25 especialistas e 5 pares de cães viajam para apoiar os esforços de busca na Venezuela.

Solidariedade em ação

Após os terremotos de magnitude 7,2 e 7,5 registrados na Venezuela em 24 de junho, que deixaram 1.430 mortos e 3.328 feridos, o México reforçou o seu apoio humanitário. O Ministério das Relações Exteriores (SRE) coordenou o envio de uma missão de resgate com a Cruz Vermelha Mexicana e a companhia aérea Volaris.

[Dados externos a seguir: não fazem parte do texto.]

Background: an optimization exercise with open tools, aiming at small area. Do not read the settings as production practice.
Function was checked by simulation only, so behaviour that the tests miss may differ from the original.
Power and IR drop assume default switching activity.

<file path="flow/flow/run.sh">
#!/bin/bash
# The standard layout (standard.sh: standard synthesis, floorplan, place,
# CTS, route, finish) with these changes:
#  - at the end of floorplan (flow/post_floorplan.tcl) the combinational
#    logic is resynthesized for area with OpenROAD's restructure, and gates
#    above drive strength 1 are set back to _1; the resizer's usual repair
#    steps then upsize only what slew, capacitance or timing needs;
#  - the port buffers that global placement inserts on every input and
#    output use the smallest buffer cell;
#  - the constant outputs share the one tie cell that synthesis made,
#    instead of a tie cell each.
# Each tool's full output is in the ORFS logs under orfs/logs/, and make's
# output in standard_flow.log.
set -euo pipefail
here=$(pwd)
export POST_FLOORPLAN_TCL="$here/flow/post_floorplan.tcl"
export BUFFER_PORTS_ARGS="-buffer_cell sky130_fd_sc_hd__buf_1"
export SKIP_REPAIR_TIE_FANOUT=1
bash standard.sh finish > standard_flow.log 2>&1
</file>
<file path="flow/flow/post_floorplan.tcl">
# Area recovery at the end of floorplan, before placement.
#
# 1. Resynthesize the combinational logic between the registers for area
#    (OpenROAD's restructure, which runs ABC on the mapped netlist), twice.
#    Registers and ports are kept as they are. restructure can leave output
#    ports that synthesis tied to a constant without a driver, so the
#    constant outputs are recorded first and afterwards all tied again, to
#    one tie cell per constant value.
# 2. Set every combinational gate that is still above drive strength 1 back
#    to its _1 variant; the resizer's usual repair steps later upsize
#    whatever slew, capacitance or timing needs.
set block [ord::get_db_block]
set tie_master_name sky130_fd_sc_hd__conb_1

# constant outputs: port name -> tie pin (LO or HI); a port may reach its
# tie cell through buffers
proc net_driver { net } {
  foreach it [$net getITerms] {
    if { [$it isOutputSignal] } { return $it }
  }
  return "NULL"
}
set const_ports [dict create LO {} HI {}]
foreach bt [$block getBTerms] {
  if { [$bt getIoType] ne "OUTPUT" } { continue }
  set net [$bt getNet]
  for {set hop 0} {$hop < 4 && $net ne "NULL"} {incr hop} {
    set drv [net_driver $net]
    if { $drv eq "NULL" } { break }
    set master [[$drv getInst] getMaster]
    if { [$master getName] eq $tie_master_name } {
      dict lappend const_ports [[$drv getMTerm] getName] [$bt getName]
      break
    }
    if { ![string match "sky130_fd_sc_hd__buf_*" [$master getName]] } { break }
    set net [[[$drv getInst] findITerm A] getNet]
  }
}
puts "constant outputs: $const_ports"

report_design_area
set lib [lindex $::env(LIB_FILES) 0]
set rmp_dir $::env(OBJECTS_DIR)/rmp
file mkdir $rmp_dir
for {set pass 0} {$pass < 2} {incr pass} {
  restructure -target area -liberty_file $lib \
    -tielo_port $tie_master_name/LO -tiehi_port $tie_master_name/HI \
    -work_dir $rmp_dir -abc_logfile $::env(LOG_DIR)/2_1_restructure_$pass.log
  report_design_area
}

# tie the constant outputs again, all of one value to one tie cell
set tie_master [[ord::get_db] findMaster $tie_master_name]
foreach pin {LO HI} {
  set ports [dict get $const_ports $pin]
  if { [llength $ports] == 0 } { continue }
  set inst [odb::dbInst_create $block $tie_master "const_out_tie_$pin"]
  set tnet [odb::dbNet_create $block "const_out_$pin"]
  $tnet setSigType SIGNAL
  [$inst findITerm $pin] connect $tnet
  foreach p $ports {
    set bt [$block findBTerm $p]
    set old [$bt getNet]
    $bt disconnect
    $bt connect $tnet
    if { $old ne "NULL" } {
      # drop a tie cell that now drives nothing, and the empty net
      foreach it [$old getITerms] {
        set i [$it getInst]
        if { [[$i getMaster] getName] eq $tie_master_name && [$it isOutputSignal] \
               && [llength [$old getITerms]] == 1 && [llength [$old getBTerms]] == 0 } {
          odb::dbInst_destroy $i
          break
        }
      }
      if { [llength [$old getITerms]] == 0 && [llength [$old getBTerms]] == 0 } {
        odb::dbNet_destroy $old
      }
    }
  }
}
# any other tie cell left driving nothing
foreach i [$block getInsts] {
  if { [[$i getMaster] getName] ne $tie_master_name } { continue }
  set used 0
  foreach it [$i getITerms] {
    set n [$it getNet]
    if { $n ne "NULL" && [$it isOutputSignal] && ([llength [$n getITerms]] > 1 || [llength [$n getBTerms]] > 0) } {
      set used 1
    }
  }
  if { !$used } { odb::dbInst_destroy $i }
}

set n 0
foreach inst [get_cells *] {
  set master [get_property $inst ref_name]
  if { [regexp {^(sky130_fd_sc_hd__[a-z0-9]+)_([0-9]+)$} $master -> base drive] } {
    if { $drive > 1 && ![string match "*df*" $base] && ![string match "*clk*" $base] && ![string match "*conb*" $base] } {
      set small [get_lib_cells -quiet "*/${base}_1"]
      if { $small ne "" } {
        replace_cell $inst [get_name [lindex $small 0]]
        incr n
      }
    }
  }
}
puts "post-floorplan: $n gates set to drive strength 1"
report_design_area
</file>
<file path="flow/standard.sh">
#!/bin/bash
# synth_recipe.tcl (not shown) runs the flow's synth.tcl, then flattens the netlist and writes it again
# the make line also repeats each setting of config.mk as NAME=value (left out here)
make -C /OpenROAD-flow-scripts/flow DESIGN_CONFIG=/design/flow/config.mk WORK_HOME=/design/flow/orfs CLKGATE_MAP_FILE= SYNTH_SCRIPT=/design/flow/synth_recipe.tcl "${@:-finish}"
</file>
<file path="flow/config.mk">
export PLATFORM = sky130hd
export DESIGN_NAME = synth_ctrl
export DESIGN_NICKNAME = synth_ctrl
export VERILOG_FILES = /design/flow/design.v
export SDC_FILE = /design/flow/constraint.sdc
export NUM_CORES = 4
export LEC_CHECK = 0
export CAP_MARGIN = 20
export CORE_MARGIN = 2
export CORE_UTILIZATION = 60
export CTS_BUF_LIST = sky130_fd_sc_hd__clkbuf_8
export SLEW_MARGIN = 20
</file>
<file path="flow/constraint.sdc">
create_clock -name core_clock -period 10.0 [get_ports {clk}]
set_input_delay 2.0000 -clock core_clock [delete_from_list [all_inputs] [get_ports {clk}]]
set_output_delay 2.0000 -clock core_clock [all_outputs]
set_load 0.01 [all_outputs]
</file>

“Esta tarde partiu para a Venezuela uma equipa de apoio composta por 25 especialistas da Unidade de Busca e Resgate Urbano (USAR) da Cruz Vermelha e da Brigada Internacional de Resgate de Cancún (USAR BRIC), bem como um elemento de brigada da Azteca Topos”, indicou a agência.

Equipamento e logística

A missão inclui cinco pares de cães e 3,5 toneladas de equipamentos especializados para tarefas de busca e resgate nos escombros. A remessa foi transportada em um voo da Volaris.

“Com isto, o México reafirma a sua solidariedade e compromisso com o povo venezuelano nestes tempos difíceis”, afirmou o SRE num comunicado. O ministro das Relações Exteriores, Roberto Velasco, lidera a coordenação desta ajuda.